- _YOUR GOAL_
Starting at the first line of the records below, transcribe each line exactly, ending with the line that contains "buffers and inverters".

[Stored items]
"""

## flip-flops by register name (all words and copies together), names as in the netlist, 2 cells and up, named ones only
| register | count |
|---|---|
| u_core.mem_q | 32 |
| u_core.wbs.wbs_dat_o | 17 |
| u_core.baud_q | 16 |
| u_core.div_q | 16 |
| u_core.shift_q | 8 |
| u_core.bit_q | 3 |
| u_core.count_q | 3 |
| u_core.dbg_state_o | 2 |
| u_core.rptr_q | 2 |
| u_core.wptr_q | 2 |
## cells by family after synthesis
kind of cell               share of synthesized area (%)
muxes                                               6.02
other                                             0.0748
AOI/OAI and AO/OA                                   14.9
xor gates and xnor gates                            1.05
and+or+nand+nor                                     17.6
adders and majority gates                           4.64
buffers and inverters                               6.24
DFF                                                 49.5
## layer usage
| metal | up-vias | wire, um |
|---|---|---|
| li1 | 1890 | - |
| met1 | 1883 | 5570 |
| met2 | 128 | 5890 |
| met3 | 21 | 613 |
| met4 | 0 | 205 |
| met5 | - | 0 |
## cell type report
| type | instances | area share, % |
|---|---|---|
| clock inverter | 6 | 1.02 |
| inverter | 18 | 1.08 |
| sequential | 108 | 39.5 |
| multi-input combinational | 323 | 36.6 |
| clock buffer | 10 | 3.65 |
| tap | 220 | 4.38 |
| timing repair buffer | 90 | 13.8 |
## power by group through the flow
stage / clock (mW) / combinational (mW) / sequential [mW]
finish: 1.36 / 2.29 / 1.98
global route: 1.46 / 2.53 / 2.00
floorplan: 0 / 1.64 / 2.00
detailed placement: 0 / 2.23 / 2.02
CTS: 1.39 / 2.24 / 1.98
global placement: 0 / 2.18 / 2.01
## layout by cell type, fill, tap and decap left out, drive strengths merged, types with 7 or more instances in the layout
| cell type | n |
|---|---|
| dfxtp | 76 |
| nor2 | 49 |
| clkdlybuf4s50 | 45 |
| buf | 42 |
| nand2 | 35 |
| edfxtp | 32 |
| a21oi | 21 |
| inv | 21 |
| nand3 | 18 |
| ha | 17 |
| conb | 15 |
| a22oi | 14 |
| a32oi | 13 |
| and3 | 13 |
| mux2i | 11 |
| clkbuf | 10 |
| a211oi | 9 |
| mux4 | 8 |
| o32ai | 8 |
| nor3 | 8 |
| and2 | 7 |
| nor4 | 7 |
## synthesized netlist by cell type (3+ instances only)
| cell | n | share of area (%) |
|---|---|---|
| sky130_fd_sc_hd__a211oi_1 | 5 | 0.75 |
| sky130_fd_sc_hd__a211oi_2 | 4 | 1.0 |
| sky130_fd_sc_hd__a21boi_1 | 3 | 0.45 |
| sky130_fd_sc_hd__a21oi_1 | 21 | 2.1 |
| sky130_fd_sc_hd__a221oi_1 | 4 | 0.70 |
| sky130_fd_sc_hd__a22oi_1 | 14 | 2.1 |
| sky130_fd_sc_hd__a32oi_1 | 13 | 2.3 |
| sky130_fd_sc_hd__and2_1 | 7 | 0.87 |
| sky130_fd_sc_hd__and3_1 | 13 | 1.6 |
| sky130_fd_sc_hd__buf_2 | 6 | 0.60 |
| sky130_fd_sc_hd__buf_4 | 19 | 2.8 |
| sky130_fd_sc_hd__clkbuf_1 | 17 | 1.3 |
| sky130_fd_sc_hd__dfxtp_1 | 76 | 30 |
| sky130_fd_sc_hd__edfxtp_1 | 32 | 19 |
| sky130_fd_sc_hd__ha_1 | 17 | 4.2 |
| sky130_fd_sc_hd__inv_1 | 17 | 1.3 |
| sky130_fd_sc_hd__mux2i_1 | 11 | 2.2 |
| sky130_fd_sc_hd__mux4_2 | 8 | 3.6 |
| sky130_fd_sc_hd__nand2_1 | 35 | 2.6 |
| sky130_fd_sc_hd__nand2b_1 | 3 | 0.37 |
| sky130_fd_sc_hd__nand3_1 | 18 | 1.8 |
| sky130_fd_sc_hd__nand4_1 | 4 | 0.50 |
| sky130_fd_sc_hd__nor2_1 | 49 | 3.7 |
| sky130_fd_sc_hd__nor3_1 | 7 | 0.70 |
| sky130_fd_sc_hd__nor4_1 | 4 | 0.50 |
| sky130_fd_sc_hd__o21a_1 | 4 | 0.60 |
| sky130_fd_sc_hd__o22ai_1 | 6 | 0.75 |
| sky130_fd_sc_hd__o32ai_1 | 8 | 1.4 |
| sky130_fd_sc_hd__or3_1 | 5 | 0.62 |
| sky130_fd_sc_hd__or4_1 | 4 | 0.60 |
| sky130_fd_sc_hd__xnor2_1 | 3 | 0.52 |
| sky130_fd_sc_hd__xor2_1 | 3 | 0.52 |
### src/rtl/sha256_msg_padder.sv
// SHA-256 message padder: packs 32-bit message beats into 16-word scheduler blocks,
// appends the 0x80 marker, zero fill and the 64-bit bit length, and hands each block to the core.
module sha256_msg_padder (
    input  logic        clk,
    input  logic        reset_n,
    input  logic        in_valid,
    output logic        in_ready,
    input  logic [31:0] in_data,
    input  logic        in_last,
    input  logic [2:0]  in_nbytes,
    input  logic        block_done,
    output logic [31:0] message_word_out,
    output logic [3:0]  message_word_addr,
    output logic        write_enable_out,
    output logic        start_new_block,
    output logic        last_block,
    output logic        busy
);
    typedef enum logic [2:0] {IDLE, LOAD, PAD_ZERO, LEN_HI, LEN_LO, ISSUE, WAIT_CORE} state_t;

    state_t      state, state_d;
    logic [3:0]  addr;
    logic [63:0] bit_len, bit_len_d;
    logic        pad80, pad80_d;       // 0x80 word still owed (last beat was full)
    logic        msg_end, msg_end_d;   // last beat accepted, padding in progress
    logic        len_done, len_done_d; // length written, next issue is the final block
    logic        wr;
    logic [31:0] wr_data;
    logic [2:0]  nbytes_eff;
    logic [31:0] beat_word;
    logic        accept;

    assign accept     = in_valid & in_ready;
    assign nbytes_eff = (!in_last || in_nbytes > 3'd4) ? 3'd4 : in_nbytes;

    // Keep the valid leading bytes and drop the 0x80 marker right behind them.
    always_comb begin
        case (nbytes_eff)
            3'd0:    beat_word = 32'h8000_0000;
            3'd1:    beat_word = {in_data[31:24], 24'h80_0000};
            3'd2:    beat_word = {in_data[31:16], 16'h8000};
            3'd3:    beat_word = {in_data[31:8], 8'h80};
            default: beat_word = in_data;
        endcase
    end

    always_comb begin
        state_d    = state;
        wr         = 1'b0;
        wr_data    = 32'h0;
        pad80_d    = pad80;
        msg_end_d  = msg_end;
        len_done_d = len_done;
        bit_len_d  = bit_len;
        case (state)
            IDLE, LOAD: begin
                if (accept) begin
                    wr        = 1'b1;
                    wr_data   = beat_word;
                    bit_len_d = bit_len + {58'd0, nbytes_eff, 3'd0};
                    if (in_last) begin
                        msg_end_d = 1'b1;
                        if (nbytes_eff == 3'd4) begin
                            pad80_d = 1'b1;
                            state_d = (addr == 4'd15) ? ISSUE : PAD_ZERO;
                        end else if (addr == 4'd13) begin
                            state_d = LEN_HI;
                        end else begin
                            state_d = (addr == 4'd15) ? ISSUE : PAD_ZERO;
                        end
                    end else begin
                        state_d = (addr == 4'd15) ? ISSUE : LOAD;
                    end
                end
            end
            PAD_ZERO: begin
                wr      = 1'b1;
                wr_data = pad80 ? 32'h8000_0000 : 32'h0;
                pad80_d = 1'b0;
                if (addr == 4'd13)      state_d = LEN_HI;
                else if (addr == 4'd15) state_d = ISSUE;
            end
            LEN_HI: begin
                wr      = 1'b1;
                wr_data = bit_len[63:32];
                state_d = LEN_LO;
            end
            LEN_LO: begin
                wr         = 1'b1;
                wr_data    = bit_len[31:0];
                len_done_d = 1'b1;
                state_d    = ISSUE;
            end
            ISSUE: state_d = WAIT_CORE;
            WAIT_CORE: begin
                if (block_done) begin
                    if (len_done) begin
                        state_d    = IDLE;
                        bit_len_d  = 64'd0;
                        msg_end_d  = 1'b0;
                        len_done_d = 1'b0;
                    end else begin
                        state_d = msg_end ? PAD_ZERO : LOAD;
                    end
                end
            end
            default: state_d = IDLE;
        endcase
    end

    always_ff @(posedge clk or negedge reset_n) begin
        if (!reset_n) begin
            state             <= IDLE;
            addr              <= 4'd0;
            bit_len           <= 64'd0;
            pad80             <= 1'b0;
            msg_end           <= 1'b0;
            len_done          <= 1'b0;
            in_ready          <= 1'b0;
            write_enable_out  <= 1'b0;
            start_new_block   <= 1'b0;
            last_block        <= 1'b0;
            busy              <= 1'b0;
            message_word_out  <= 32'h0;
            message_word_addr <= 4'd0;
        end else begin
            state            <= state_d;
            bit_len          <= bit_len_d;
            pad80            <= pad80_d;
            msg_end          <= msg_end_d;
            len_done         <= len_done_d;
            write_enable_out <= wr;
            if (wr) begin
                message_word_out  <= wr_data;
                message_word_addr <= addr;
                addr              <= addr + 4'd1;
            end
            in_ready        <= (state_d == IDLE) || (state_d == LOAD);
            start_new_block <= (state_d == ISSUE);
            last_block      <= (state_d == ISSUE) && len_done_d;
            busy            <= (state_d != IDLE);
        end
    end
endmodule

"""

- _RESULT_
## flip-flops by register name (all words and copies together), names as in the netlist, 2 cells and up, named ones only
| register | count |
|---|---|
| u_core.mem_q | 32 |
| u_core.wbs.wbs_dat_o | 17 |
| u_core.baud_q | 16 |
| u_core.div_q | 16 |
| u_core.shift_q | 8 |
| u_core.bit_q | 3 |
| u_core.count_q | 3 |
| u_core.dbg_state_o | 2 |
| u_core.rptr_q | 2 |
| u_core.wptr_q | 2 |
## cells by family after synthesis
kind of cell               share of synthesized area (%)
muxes                                               6.02
other                                             0.0748
AOI/OAI and AO/OA                                   14.9
xor gates and xnor gates                            1.05
and+or+nand+nor                                     17.6
adders and majority gates                           4.64
buffers and inverters                               6.24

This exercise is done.